━━ EXTRACTED INFORMATION

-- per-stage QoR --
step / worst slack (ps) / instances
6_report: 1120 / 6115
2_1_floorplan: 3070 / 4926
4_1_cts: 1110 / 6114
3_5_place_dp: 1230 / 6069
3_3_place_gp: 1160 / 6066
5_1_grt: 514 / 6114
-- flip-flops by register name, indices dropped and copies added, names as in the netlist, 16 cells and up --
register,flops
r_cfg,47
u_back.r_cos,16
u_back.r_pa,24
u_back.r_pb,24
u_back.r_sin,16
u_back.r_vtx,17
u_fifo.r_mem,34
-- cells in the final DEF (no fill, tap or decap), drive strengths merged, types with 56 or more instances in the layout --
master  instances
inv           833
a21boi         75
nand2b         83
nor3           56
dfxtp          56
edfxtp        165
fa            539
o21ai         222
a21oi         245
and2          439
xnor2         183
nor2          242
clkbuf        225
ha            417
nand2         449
$ cat src/hdl/azoc_pkg.sv
// ---------------------------------------------------------------------------
// ADC zero-offset calibration package
// Shared widths, window sizes, register indexes and transfer types.
// ---------------------------------------------------------------------------
package azoc_pkg;

    localparam int SAMPLE_W          = 16;
    localparam int PHASE_WINDOW_LOG2 = 5;
    localparam int BRAKE_WINDOW_LOG2 = 9;
    localparam int PHASE_SUM_W       = SAMPLE_W + PHASE_WINDOW_LOG2;
    localparam int BRAKE_SUM_W       = SAMPLE_W + BRAKE_WINDOW_LOG2;
    localparam int NUM_PHASES        = 3;

    localparam int SETTLE_W      = 8;
    localparam int PHASE_LIMIT_W = 15;
    localparam int BRAKE_LIMIT_W = 16;
    localparam int RETRY_W       = 4;
    localparam int CFG_DATA_W    = 16;
    localparam int CFG_INDEX_W   = 2;

    localparam logic [SETTLE_W-1:0]      SETTLE_TICKS_RST = 8'd200;
    localparam logic [PHASE_LIMIT_W-1:0] PHASE_LIMIT_RST  = 15'd5120;
    localparam logic [BRAKE_LIMIT_W-1:0] BRAKE_LIMIT_RST  = 16'd3971;
    localparam logic [RETRY_W-1:0]       RETRY_LIMIT_RST  = 4'd5;
    localparam logic [RETRY_W-1:0]       RETRY_MAX        = 4'd15;

    // most negative mean is folded onto its symmetric neighbour
    localparam logic signed [SAMPLE_W-1:0] MEAN_MOST_NEG = 16'sh8000;
    localparam logic signed [SAMPLE_W-1:0] MEAN_FLOOR    = 16'sh8001;

    typedef enum logic [CFG_INDEX_W-1:0] {
        CFG_SETTLE_TICKS = 2'd0,
        CFG_PHASE_LIMIT  = 2'd1,
        CFG_BRAKE_LIMIT  = 2'd2,
        CFG_RETRY_LIMIT  = 2'd3
    } t_cfg_idx;

    typedef struct packed {
        logic [SETTLE_W-1:0]      settle_ticks;
        logic [PHASE_LIMIT_W-1:0] phase_offset_limit;
        logic [BRAKE_LIMIT_W-1:0] brake_offset_limit;
        logic [RETRY_W-1:0]       fault_retry_limit;
    } t_cfg;

    typedef struct packed {
        logic                       drive_idle;
        logic signed [SAMPLE_W-1:0] sample_u;
        logic signed [SAMPLE_W-1:0] sample_v;
        logic signed [SAMPLE_W-1:0] sample_w;
        logic [SAMPLE_W-1:0]        sample_brake;
    } t_item;

    typedef struct packed {
        logic signed [SAMPLE_W-1:0] offset_u;
        logic signed [SAMPLE_W-1:0] offset_v;
        logic signed [SAMPLE_W-1:0] offset_w;
        logic [SAMPLE_W-1:0]        offset_brake;
        logic                       run_enable;
        logic                       phase_offset_fault;
        logic                       brake_short_fault;
        logic                       brake_offset_ok;
    } t_result;

endpackage
[src/design/ovn_pkg.sv]
package ovn_pkg;

	localparam int GRID_W_LOG2 = 6;
	localparam int GRID_H_LOG2 = 6;
	localparam int ADDR_W      = GRID_W_LOG2 + GRID_H_LOG2;
	localparam int GRID_CELLS  = 1 << ADDR_W;
	localparam int SEED_W      = 16;
	localparam int SH_W        = $clog2(GRID_W_LOG2 + 1);

	localparam logic [31:0] WEIGHT_ONE = 32'h0001_0000;

	// Shared divider geometry.
	localparam int DVD_W  = 64;
	localparam int DVS_W  = 43;
	localparam int STEP_W = 7;

	localparam logic CFG_OCTAVE_COUNT = 1'b0;
	localparam logic CFG_OCTAVE_BIAS  = 1'b1;

	localparam logic CMD_LOAD  = 1'b0;
	localparam logic CMD_QUERY = 1'b1;

	typedef struct packed {
		logic              start;
		logic [DVD_W-1:0]  dividend;
		logic [DVS_W-1:0]  divisor;
		logic [STEP_W-1:0] steps;
	} div_req_t;

endpackage

[src/design/ovn_div.sv]
module ovn_div (
	input  logic                       clk,
	input  logic                       arst_n,
	input  ovn_pkg::div_req_t          req,
	output logic                       busy,
	output logic                       done,
	output logic [ovn_pkg::DVD_W-1:0]  quotient
);

	logic                        busy_q;
	logic                        done_q;
	logic [ovn_pkg::STEP_W-1:0]  cnt_q;
	logic [ovn_pkg::DVS_W-1:0]   rem_q;
	logic [ovn_pkg::DVS_W-1:0]   dvs_q;
	logic [ovn_pkg::DVD_W-1:0]   dvd_q;
	logic [ovn_pkg::DVD_W-1:0]   quo_q;
	logic [ovn_pkg::DVS_W:0]     trial;
	logic                        fits;

	// One quotient bit per cycle, restoring.
	assign trial = {rem_q, dvd_q[ovn_pkg::DVD_W-1]};
	assign fits  = trial >= {1'b0, dvs_q};

	always_ff @(posedge clk or negedge arst_n) begin
		if (!arst_n) begin
			busy_q <= 1'b0;
			done_q <= 1'b0;
			cnt_q  <= '0;
		end else begin
			done_q <= 1'b0;
			if (req.start) begin
				busy_q <= 1'b1;
				cnt_q  <= req.steps;
			end else if (busy_q) begin
				cnt_q <= cnt_q - 1'b1;
				if (cnt_q == ovn_pkg::STEP_W'(1)) begin
					busy_q <= 1'b0;
					done_q <= 1'b1;
				end
			end
		end
	end

	always_ff @(posedge clk) begin
		if (req.start) begin
			rem_q <= '0;
			dvs_q <= req.divisor;
			dvd_q <= req.dividend;
			quo_q <= '0;
		end else if (busy_q) begin
			rem_q <= fits ? ovn_pkg::DVS_W'(trial - {1'b0, dvs_q})
			              : trial[ovn_pkg::DVS_W-1:0];
			dvd_q <= {dvd_q[ovn_pkg::DVD_W-2:0], 1'b0};
			quo_q <= {quo_q[ovn_pkg::DVD_W-2:0], fits};
		end
	end

	assign busy     = busy_q;
	assign done     = done_q;
	assign quotient = quo_q;

endmodule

━━━━

WHAT YOU HAVE TO DO — In the data above, find each line that has the word "instances" and copy it out.

ANSWER SECTION —
step / worst slack (ps) / instances
-- cells in the final DEF (no fill, tap or decap), drive strengths merged, types with 56 or more instances in the layout --
master  instances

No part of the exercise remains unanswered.